------ DATASET EXTRACT

--- config.mk ---
export PLATFORM = sky130hd
export DESIGN_NAME = seq_mult_param
export DESIGN_NICKNAME = d
export VERILOG_FILES = /design/src/rtl/seq_mult_pkg.sv /design/src/rtl/seq_mult_pp.sv /design/src/rtl/seq_mult_param.sv
export SDC_FILE = /design/constraint.sdc
export NUM_CORES = 1
export LEC_CHECK = 0
export CAP_MARGIN = 20
export CELL_PAD_IN_SITES_DETAIL_PLACEMENT = 1
export CELL_PAD_IN_SITES_GLOBAL_PLACEMENT = 1
export CORE_MARGIN = 2
export CORE_UTILIZATION = 45
export DETAILED_ROUTE_END_ITERATION = 8
export PLACE_DENSITY = 0.82
export SYNTH_ARGS = -nofsm -noshare
export SYNTH_HDL_FRONTEND = slang
export SYNTH_HIERARCHICAL = 1
export SYNTH_SLANG_ARGS = --single-unit
export TNS_END_PERCENT = 20
--- constraint.sdc ---
create_clock -name clk -period 5.3 [get_ports clk]
set_clock_uncertainty 0.05 [all_clocks]
set_input_delay 0.795 -clock clk [delete_from_list [all_inputs] [get_ports clk]]
set_output_delay 0.795 -clock clk [all_outputs]
set_load 0.03 [all_outputs]
--- src/rtl/seq_mult_pkg.sv ---
// ---------------------------------------------------------------------------
// seq_mult_pkg
//   Shared types and helpers for the parametrised shift-add multiplier.
//   - state_t   : controller states (IDLE / BUSY / DONE)
//   - mag_t     : wide scratch type used for sign extension / magnitude
//   - steps     : number of BUSY cycles without early exit (WIDTH/BPC)
//   - cnt_width : width of the step counter, $clog2(WIDTH/BPC+1)
//   - abs_mag   : magnitude of an operand given the signed/unsigned mode
// ---------------------------------------------------------------------------
package seq_mult_pkg;

    typedef enum logic [1:0] {
        IDLE = 2'd0,
        BUSY = 2'd1,
        DONE = 2'd2
    } state_t;

    // Upper bound on operand width supported by abs_mag's scratch type.
    localparam int MAX_WIDTH = 256;

    typedef logic [MAX_WIDTH-1:0] mag_t;

    function automatic int steps(input int width, input int bpc);
        return width / bpc;
    endfunction

    function automatic int cnt_width(input int width, input int bpc);
        return $clog2(width / bpc + 1);
    endfunction

    // The caller passes the operand already extended to MAX_WIDTH (sign-
    // extended when signed_mode is set). Negating in the wide domain and
    // truncating back to WIDTH maps -2^(WIDTH-1) onto 2^(WIDTH-1) cleanly.
    function automatic mag_t abs_mag(input mag_t value, input logic signed_mode);
        if (signed_mode && value[MAX_WIDTH-1]) begin
            return -value;
        end
        return value;
    endfunction

endpackage

--- src/rtl/seq_mult_pp.sv ---
// ---------------------------------------------------------------------------
// seq_mult_pp
//   Combinational partial-product generator: o_pp = i_digit * i_mcand,
//   formed as the sum of i_mcand shifted by j for every set bit j of the
//   BPC-bit digit. Result is truncated to 2*WIDTH bits; the caller guarantees
//   the true value fits.
//
//   Ports:
//     i_digit  in  BPC        multiplier digit
//     i_mcand  in  2*WIDTH    already-shifted multiplicand
//     o_pp     out 2*WIDTH    partial product
// ---------------------------------------------------------------------------
module seq_mult_pp #(
    parameter int WIDTH = 32,
    parameter int BPC   = 1
) (
    input  logic [BPC-1:0]     i_digit,
    input  logic [2*WIDTH-1:0] i_mcand,
    output logic [2*WIDTH-1:0] o_pp
);

    always_comb begin
        // NOTE: combinational blocks use blocking '=' and assign every output
        // a default first, so the running sum is well defined and no latch
        // is inferred.
        o_pp = '0;
        for (int j = 0; j < BPC; j++) begin
            if (i_digit[j]) begin
                o_pp = o_pp + (i_mcand << j);
            end
        end
    end

endmodule

--- src/rtl/seq_mult_param.sv ---
// ---------------------------------------------------------------------------
// seq_mult_param
//   Iterative shift-add multiplier with valid/ready handshakes.
//   Operands are captured in IDLE (as magnitudes plus a result sign when
//   signed_mode=1), BPC multiplier bits are retired per BUSY cycle, and the
//   sign-corrected 2*WIDTH product is held in DONE until the consumer
//   accepts it.
//
//   Parameters:
//     WIDTH       operand width (>= 2)
//     BPC         multiplier bits per BUSY cycle (1, 2 or 4; divides WIDTH)
//     EARLY_EXIT  1 = stop once the remaining multiplier is zero
//
//   Ports:
//     clk, rst_n    clock (rising edge), asynchronous active-low reset
//     in_valid      operand pair valid         in_ready   can accept operands
//     a, b          multiplicand / multiplier  signed_mode two's complement op
//     out_valid     product valid              out_ready  consumer accepts
//     product       registered 2*WIDTH result  busy       high while BUSY
// ---------------------------------------------------------------------------
module seq_mult_param
    import seq_mult_pkg::*;
#(
    parameter int WIDTH      = 32,
    parameter int BPC        = 1,
    parameter int EARLY_EXIT = 1
) (
    input  logic               clk,
    input  logic               rst_n,
    input  logic               in_valid,
    output logic               in_ready,
    input  logic [WIDTH-1:0]   a,
    input  logic [WIDTH-1:0]   b,
    input  logic               signed_mode,
    output logic               out_valid,
    input  logic               out_ready,
    output logic [2*WIDTH-1:0] product,
    output logic               busy
);

    localparam int STEPS = steps(WIDTH, BPC);
    localparam int CNT_W = cnt_width(WIDTH, BPC);

    if (!((BPC == 1) || (BPC == 2) || (BPC == 4)) || (WIDTH % BPC != 0) ||
        (WIDTH < 2) || (WIDTH > MAX_WIDTH)) begin : g_param_error
        $error("seq_mult_param: illegal parameters WIDTH=%0d BPC=%0d", WIDTH, BPC);
    end

    // -----------------------------------------------------------------------
    // State and datapath registers
    // -----------------------------------------------------------------------
    state_t             r_state;
    state_t             w_state_next;
    logic [2*WIDTH-1:0] r_mcand;
    logic [2*WIDTH-1:0] r_acc;
    logic [2*WIDTH-1:0] r_product;
    logic [WIDTH-1:0]   r_mplr;
    logic [CNT_W-1:0]   r_cnt;
    logic               r_neg;
    logic               r_out_valid;

    // -----------------------------------------------------------------------
    // Combinational datapath
    // -----------------------------------------------------------------------
    mag_t               w_a_ext;
    mag_t               w_b_ext;
    logic [WIDTH-1:0]   w_a_mag;
    logic [WIDTH-1:0]   w_b_mag;
    logic               w_neg;
    logic [2*WIDTH-1:0] w_pp;
    logic [2*WIDTH-1:0] w_acc_next;
    logic [2*WIDTH-1:0] w_product_next;
    logic [WIDTH-1:0]   w_mplr_next;
    logic               w_accept;
    logic               w_last;

    // Sign extension happens inside the size cast of the $signed operand.
    always_comb begin
        w_a_ext = mag_t'(a);
        w_b_ext = mag_t'(b);
        if (signed_mode) begin
            w_a_ext = mag_t'($signed(a));
            w_b_ext = mag_t'($signed(b));
        end
    end

    assign w_a_mag = WIDTH'(abs_mag(w_a_ext, signed_mode));
    assign w_b_mag = WIDTH'(abs_mag(w_b_ext, signed_mode));
    assign w_neg   = signed_mode & (a[WIDTH-1] ^ b[WIDTH-1]);

    seq_mult_pp #(
        .WIDTH (WIDTH),
        .BPC   (BPC)
    ) u_pp (
        .i_digit (r_mplr[BPC-1:0]),
        .i_mcand (r_mcand),
        .o_pp    (w_pp)
    );

    assign w_acc_next     = r_acc + w_pp;
    assign w_mplr_next    = r_mplr >> BPC;
    assign w_product_next = r_neg ? -w_acc_next : w_acc_next;

    // -----------------------------------------------------------------------
    // FSM: state register
    // -----------------------------------------------------------------------
    always_ff @(posedge clk or negedge rst_n) begin
        // NOTE: sequential state is updated with non-blocking '<=' so every
        // register samples pre-edge values regardless of block ordering.
        if (!rst_n) begin
            r_state <= IDLE;
        end else begin
            r_state <= w_state_next;
        end
    end

    // -----------------------------------------------------------------------
    // FSM: next state and decoded outputs
    // -----------------------------------------------------------------------
    always_comb begin
        w_state_next = r_state;
        w_accept     = 1'b0;
        w_last       = 1'b0;
        in_ready     = 1'b0;
        busy         = 1'b0;
        case (r_state)
            IDLE: begin
                in_ready = 1'b1;
                if (in_valid) begin
                    w_accept     = 1'b1;
                    w_state_next = BUSY;
                end
            end
            BUSY: begin
                busy = 1'b1;
                // Early exit looks at the multiplier after this cycle's shift:
                // once it is zero, no later digit can add anything.
                if ((r_cnt == CNT_W'(STEPS - 1)) ||
                    ((EARLY_EXIT != 0) && (w_mplr_next == '0))) begin
                    w_last       = 1'b1;
                    w_state_next = DONE;
                end
            end
            DONE: begin
                if (r_out_valid && out_ready) begin
                    w_state_next = IDLE;
                end
            end
            default: begin
                w_state_next = IDLE;
            end
        endcase
    end

    // -----------------------------------------------------------------------
    // Datapath registers
    // -----------------------------------------------------------------------
    always_ff @(posedge clk or negedge rst_n) begin
        if (!rst_n) begin
            r_mcand     <= '0;
            r_acc       <= '0;
            r_mplr      <= '0;
            r_cnt       <= '0;
            r_neg       <= 1'b0;
            r_product   <= '0;
            r_out_valid <= 1'b0;
        end else begin
            case (r_state)
                IDLE: begin
                    if (w_accept) begin
                        r_mcand <= {{WIDTH{1'b0}}, w_a_mag};
                        r_mplr  <= w_b_mag;
                        r_acc   <= '0;
                        r_cnt   <= '0;
                        r_neg   <= w_neg;
                    end
                end
                BUSY: begin
                    r_acc   <= w_acc_next;
                    r_mcand <= r_mcand << BPC;
                    r_mplr  <= w_mplr_next;
                    r_cnt   <= r_cnt + CNT_W'(1);
                    if (w_last) begin
                        r_product   <= w_product_next;
                        r_out_valid <= 1'b1;
                    end
                end
                DONE: begin
                    // product is left untouched so it keeps its last value.
                    if (out_ready) begin
                        r_out_valid <= 1'b0;
                    end
                end
                default: begin
                    r_out_valid <= 1'b0;
                end
            endcase
        end
    end

    assign out_valid = r_out_valid;
    assign product   = r_product;

endmodule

------------

* WORK INSTRUCTIONS
Find the number of lines in the records that contain "NOTE", and write that number only.

* TASK RESPONSE
2